- _Source material_:

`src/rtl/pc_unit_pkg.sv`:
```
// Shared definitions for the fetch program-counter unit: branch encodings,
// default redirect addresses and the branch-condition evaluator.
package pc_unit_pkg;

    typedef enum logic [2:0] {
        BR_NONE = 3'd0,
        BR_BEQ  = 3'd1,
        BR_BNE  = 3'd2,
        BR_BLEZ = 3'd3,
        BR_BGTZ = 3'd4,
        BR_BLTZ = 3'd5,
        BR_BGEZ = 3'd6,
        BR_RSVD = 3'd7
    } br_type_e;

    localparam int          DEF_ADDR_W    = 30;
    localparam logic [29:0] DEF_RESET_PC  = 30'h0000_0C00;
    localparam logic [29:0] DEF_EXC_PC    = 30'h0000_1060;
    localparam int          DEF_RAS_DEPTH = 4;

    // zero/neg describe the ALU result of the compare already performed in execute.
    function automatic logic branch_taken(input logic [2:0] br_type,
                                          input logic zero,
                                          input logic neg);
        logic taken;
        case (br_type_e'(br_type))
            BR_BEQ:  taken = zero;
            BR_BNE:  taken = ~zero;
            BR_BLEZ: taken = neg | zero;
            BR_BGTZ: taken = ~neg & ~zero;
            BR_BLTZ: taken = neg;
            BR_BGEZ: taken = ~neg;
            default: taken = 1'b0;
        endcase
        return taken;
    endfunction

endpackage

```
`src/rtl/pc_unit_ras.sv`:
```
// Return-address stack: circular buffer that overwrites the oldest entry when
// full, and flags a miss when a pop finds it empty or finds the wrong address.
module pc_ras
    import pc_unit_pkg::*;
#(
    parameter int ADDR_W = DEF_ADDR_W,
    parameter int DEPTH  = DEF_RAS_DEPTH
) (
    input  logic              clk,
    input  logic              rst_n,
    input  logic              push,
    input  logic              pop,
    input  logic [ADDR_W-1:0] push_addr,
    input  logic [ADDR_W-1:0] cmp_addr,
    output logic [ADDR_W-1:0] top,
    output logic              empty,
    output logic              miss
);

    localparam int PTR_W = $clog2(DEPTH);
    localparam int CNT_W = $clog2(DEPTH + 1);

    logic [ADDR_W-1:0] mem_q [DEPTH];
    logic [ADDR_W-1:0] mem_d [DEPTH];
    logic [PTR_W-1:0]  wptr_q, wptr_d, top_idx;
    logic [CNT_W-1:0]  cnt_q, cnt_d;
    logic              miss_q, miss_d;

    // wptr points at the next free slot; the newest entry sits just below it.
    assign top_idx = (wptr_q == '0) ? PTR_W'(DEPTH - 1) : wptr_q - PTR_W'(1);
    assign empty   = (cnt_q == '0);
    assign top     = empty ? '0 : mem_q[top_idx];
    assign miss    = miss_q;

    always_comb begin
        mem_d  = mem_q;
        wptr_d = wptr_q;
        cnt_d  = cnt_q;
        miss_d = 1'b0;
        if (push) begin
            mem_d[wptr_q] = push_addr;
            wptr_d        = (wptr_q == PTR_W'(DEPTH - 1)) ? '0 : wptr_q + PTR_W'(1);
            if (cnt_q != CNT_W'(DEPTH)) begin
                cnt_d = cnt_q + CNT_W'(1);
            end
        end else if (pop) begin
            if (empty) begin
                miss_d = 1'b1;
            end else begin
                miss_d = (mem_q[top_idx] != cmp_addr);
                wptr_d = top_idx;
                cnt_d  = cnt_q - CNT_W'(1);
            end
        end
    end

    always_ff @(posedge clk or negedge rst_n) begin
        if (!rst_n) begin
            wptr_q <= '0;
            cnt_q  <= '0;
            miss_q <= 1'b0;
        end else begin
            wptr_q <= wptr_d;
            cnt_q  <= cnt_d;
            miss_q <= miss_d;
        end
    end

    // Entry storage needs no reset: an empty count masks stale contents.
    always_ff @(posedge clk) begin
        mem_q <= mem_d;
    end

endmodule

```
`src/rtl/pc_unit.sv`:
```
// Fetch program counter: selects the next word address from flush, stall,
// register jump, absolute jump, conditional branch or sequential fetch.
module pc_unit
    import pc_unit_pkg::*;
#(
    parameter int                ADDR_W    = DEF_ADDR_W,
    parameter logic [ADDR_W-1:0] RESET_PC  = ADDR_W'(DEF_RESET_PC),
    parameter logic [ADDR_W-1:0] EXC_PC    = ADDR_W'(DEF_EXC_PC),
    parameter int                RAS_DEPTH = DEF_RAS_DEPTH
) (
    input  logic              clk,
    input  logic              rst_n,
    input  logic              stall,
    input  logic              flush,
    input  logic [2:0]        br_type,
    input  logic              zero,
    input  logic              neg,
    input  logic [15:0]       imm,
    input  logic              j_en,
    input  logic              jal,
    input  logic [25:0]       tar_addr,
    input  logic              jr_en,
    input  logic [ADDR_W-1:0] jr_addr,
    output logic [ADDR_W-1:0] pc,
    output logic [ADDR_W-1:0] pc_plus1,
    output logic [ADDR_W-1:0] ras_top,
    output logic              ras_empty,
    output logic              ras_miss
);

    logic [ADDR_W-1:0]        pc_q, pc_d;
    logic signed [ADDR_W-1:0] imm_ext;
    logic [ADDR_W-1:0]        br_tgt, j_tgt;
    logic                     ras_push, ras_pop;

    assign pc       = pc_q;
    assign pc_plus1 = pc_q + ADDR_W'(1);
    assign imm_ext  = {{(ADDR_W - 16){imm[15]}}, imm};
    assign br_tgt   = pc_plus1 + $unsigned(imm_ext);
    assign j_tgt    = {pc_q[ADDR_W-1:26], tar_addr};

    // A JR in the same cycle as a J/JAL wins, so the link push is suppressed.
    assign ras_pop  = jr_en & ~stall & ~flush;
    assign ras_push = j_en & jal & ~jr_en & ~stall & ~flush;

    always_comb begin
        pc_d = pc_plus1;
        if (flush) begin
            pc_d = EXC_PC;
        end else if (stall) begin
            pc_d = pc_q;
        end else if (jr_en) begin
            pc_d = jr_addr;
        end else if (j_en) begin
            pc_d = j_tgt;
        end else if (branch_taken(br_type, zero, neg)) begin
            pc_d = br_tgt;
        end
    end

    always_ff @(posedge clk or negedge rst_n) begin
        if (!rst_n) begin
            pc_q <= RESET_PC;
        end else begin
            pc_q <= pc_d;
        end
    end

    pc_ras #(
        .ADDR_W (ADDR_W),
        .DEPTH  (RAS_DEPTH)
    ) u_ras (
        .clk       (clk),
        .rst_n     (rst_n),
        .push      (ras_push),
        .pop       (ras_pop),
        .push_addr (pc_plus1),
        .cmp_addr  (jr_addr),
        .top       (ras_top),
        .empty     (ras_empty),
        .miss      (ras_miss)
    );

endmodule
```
...
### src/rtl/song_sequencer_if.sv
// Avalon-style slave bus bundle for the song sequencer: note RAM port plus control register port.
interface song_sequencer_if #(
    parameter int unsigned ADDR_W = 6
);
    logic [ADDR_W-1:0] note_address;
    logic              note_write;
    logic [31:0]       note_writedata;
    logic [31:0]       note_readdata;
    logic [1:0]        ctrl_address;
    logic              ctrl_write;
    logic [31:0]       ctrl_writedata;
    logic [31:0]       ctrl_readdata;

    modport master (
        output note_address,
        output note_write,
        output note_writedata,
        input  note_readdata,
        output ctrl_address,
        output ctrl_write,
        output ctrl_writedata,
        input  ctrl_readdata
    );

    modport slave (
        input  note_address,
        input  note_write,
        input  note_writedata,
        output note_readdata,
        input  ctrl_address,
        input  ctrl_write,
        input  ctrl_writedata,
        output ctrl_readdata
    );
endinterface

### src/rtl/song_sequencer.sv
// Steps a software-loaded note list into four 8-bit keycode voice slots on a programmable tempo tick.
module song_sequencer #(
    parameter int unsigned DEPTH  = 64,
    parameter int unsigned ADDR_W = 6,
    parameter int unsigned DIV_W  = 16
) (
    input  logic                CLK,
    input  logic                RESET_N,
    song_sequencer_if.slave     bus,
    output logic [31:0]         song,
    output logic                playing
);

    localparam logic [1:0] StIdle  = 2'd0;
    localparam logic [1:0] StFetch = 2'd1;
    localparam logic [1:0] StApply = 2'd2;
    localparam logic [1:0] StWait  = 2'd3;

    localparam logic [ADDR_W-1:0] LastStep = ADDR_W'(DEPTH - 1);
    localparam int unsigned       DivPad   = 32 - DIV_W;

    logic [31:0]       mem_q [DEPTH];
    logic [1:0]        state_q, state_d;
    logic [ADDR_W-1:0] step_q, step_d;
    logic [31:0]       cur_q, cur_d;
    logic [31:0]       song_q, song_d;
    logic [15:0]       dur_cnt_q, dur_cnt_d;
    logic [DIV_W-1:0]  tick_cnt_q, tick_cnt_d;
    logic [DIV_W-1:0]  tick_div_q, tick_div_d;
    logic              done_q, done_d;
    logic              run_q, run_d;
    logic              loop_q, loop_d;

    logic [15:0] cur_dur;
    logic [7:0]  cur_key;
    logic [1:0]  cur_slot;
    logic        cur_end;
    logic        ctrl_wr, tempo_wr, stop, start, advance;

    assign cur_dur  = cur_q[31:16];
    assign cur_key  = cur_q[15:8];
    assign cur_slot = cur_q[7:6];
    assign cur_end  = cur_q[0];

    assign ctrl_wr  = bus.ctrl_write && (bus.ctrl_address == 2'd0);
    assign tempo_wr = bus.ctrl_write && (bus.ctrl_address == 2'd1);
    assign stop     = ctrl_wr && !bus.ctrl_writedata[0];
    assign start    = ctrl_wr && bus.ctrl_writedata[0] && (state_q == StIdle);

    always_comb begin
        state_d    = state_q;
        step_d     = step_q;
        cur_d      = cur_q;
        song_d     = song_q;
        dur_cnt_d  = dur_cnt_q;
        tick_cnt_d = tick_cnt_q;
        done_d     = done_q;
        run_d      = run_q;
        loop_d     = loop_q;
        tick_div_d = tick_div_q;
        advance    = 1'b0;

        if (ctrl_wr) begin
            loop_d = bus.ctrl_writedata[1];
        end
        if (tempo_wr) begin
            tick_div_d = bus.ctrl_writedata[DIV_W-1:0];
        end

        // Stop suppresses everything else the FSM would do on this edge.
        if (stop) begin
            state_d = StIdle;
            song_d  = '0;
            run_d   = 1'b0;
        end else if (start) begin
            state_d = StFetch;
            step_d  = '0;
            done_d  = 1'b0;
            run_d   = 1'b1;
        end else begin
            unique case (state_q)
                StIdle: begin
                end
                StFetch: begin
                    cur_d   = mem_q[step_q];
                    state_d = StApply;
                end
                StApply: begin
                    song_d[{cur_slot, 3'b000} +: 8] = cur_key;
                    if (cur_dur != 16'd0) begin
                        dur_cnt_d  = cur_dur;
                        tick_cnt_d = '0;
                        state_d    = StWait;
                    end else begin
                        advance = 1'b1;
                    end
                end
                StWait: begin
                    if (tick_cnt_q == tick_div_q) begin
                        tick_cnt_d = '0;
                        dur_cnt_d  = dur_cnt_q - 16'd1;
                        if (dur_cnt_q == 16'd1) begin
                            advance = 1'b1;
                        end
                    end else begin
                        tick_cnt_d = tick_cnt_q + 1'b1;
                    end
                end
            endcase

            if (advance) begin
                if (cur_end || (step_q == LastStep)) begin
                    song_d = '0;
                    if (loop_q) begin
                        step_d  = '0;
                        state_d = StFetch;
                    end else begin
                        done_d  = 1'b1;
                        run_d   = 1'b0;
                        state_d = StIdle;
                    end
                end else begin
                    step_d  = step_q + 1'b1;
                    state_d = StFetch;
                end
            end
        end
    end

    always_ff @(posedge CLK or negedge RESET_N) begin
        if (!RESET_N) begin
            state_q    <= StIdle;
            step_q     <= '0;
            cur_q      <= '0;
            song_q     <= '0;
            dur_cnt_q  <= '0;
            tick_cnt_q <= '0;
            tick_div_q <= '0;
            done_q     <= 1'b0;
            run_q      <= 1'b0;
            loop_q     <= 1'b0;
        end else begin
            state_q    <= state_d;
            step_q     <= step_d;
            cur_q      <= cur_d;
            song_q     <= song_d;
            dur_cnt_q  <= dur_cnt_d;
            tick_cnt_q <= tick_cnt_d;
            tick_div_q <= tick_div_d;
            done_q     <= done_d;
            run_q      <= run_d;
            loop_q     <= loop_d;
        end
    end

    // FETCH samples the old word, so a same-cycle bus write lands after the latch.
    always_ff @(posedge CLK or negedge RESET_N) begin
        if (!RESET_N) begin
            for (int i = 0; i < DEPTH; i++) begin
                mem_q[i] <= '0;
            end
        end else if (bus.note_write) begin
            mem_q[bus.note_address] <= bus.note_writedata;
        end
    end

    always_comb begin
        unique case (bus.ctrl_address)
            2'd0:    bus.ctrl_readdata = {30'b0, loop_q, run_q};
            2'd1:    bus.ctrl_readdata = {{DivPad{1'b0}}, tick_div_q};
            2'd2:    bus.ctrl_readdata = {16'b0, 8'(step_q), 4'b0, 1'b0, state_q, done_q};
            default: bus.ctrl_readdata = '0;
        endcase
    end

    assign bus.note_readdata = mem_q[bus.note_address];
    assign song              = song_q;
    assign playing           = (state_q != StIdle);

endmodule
---
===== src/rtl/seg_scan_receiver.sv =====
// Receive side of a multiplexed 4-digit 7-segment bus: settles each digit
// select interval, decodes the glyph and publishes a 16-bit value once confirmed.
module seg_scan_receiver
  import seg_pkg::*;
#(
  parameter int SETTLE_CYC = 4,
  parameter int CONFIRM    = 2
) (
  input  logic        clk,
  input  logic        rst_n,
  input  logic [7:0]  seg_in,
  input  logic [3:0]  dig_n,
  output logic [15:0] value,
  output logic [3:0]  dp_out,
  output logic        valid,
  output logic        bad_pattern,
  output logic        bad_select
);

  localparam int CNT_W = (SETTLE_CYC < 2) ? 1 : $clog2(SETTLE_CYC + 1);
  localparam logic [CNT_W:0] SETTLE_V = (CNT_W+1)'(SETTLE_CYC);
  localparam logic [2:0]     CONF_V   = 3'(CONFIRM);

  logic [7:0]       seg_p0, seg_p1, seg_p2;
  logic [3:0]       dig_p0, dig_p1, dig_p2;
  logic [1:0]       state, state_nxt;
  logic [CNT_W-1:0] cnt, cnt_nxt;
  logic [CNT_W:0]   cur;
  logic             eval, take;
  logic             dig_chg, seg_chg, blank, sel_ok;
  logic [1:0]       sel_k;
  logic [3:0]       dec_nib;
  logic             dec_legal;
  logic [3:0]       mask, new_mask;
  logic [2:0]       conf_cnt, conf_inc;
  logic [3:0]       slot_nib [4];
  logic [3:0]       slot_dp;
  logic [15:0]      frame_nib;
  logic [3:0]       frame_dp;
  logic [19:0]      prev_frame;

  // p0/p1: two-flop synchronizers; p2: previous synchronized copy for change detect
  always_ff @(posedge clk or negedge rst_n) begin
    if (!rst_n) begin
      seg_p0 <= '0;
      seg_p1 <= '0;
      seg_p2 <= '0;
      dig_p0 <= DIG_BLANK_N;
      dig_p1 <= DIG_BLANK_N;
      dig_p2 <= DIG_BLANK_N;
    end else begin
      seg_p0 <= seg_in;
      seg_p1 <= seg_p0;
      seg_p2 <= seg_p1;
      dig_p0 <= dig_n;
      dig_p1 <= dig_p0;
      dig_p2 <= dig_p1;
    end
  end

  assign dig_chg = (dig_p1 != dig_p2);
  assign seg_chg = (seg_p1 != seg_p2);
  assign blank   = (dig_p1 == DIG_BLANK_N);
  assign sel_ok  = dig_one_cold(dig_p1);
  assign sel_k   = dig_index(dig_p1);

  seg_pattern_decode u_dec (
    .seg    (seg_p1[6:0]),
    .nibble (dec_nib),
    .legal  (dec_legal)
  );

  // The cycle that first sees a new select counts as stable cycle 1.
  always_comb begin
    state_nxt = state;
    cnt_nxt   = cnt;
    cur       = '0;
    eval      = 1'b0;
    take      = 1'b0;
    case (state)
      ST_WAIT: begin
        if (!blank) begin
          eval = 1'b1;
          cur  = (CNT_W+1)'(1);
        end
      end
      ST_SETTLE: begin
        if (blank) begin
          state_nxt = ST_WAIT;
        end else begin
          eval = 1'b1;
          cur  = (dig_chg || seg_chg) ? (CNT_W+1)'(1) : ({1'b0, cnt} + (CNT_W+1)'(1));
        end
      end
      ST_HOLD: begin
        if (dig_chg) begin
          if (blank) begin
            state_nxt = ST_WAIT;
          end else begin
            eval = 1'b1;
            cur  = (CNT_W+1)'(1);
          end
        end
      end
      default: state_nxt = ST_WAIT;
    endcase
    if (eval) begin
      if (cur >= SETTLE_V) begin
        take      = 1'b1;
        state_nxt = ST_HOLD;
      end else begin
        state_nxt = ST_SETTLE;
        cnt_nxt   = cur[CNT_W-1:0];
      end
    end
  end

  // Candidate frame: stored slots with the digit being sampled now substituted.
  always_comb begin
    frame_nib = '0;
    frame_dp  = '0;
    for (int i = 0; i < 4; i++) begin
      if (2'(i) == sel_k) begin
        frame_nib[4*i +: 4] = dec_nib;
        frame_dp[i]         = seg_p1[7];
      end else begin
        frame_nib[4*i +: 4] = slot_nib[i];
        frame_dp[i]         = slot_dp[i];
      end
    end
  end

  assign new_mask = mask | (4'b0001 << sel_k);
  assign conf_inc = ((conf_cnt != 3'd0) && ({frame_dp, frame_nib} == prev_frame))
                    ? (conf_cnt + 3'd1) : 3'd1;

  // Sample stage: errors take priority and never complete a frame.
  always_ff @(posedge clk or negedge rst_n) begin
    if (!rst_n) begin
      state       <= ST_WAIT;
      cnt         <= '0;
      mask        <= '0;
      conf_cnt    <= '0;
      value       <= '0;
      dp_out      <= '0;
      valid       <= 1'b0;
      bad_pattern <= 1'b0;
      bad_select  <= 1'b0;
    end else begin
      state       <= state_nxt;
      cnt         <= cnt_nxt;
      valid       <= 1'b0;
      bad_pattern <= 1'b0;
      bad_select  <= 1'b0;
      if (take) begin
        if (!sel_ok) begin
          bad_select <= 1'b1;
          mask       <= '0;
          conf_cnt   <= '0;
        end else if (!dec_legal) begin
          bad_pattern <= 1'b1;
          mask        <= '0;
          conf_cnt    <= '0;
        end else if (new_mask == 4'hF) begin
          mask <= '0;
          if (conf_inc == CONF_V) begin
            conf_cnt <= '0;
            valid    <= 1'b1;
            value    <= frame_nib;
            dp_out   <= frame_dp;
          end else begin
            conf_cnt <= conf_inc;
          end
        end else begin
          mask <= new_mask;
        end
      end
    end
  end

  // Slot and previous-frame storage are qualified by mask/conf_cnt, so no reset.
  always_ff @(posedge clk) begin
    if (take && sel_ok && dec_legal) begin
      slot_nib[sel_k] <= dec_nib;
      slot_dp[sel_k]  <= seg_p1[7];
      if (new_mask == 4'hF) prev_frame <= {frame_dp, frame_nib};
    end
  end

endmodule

- _What you will do_:
If a line in the records contains "next", report it.

- _Answer space_:
    // wptr points at the next free slot; the newest entry sits just below it.
// Fetch program counter: selects the next word address from flush, stall,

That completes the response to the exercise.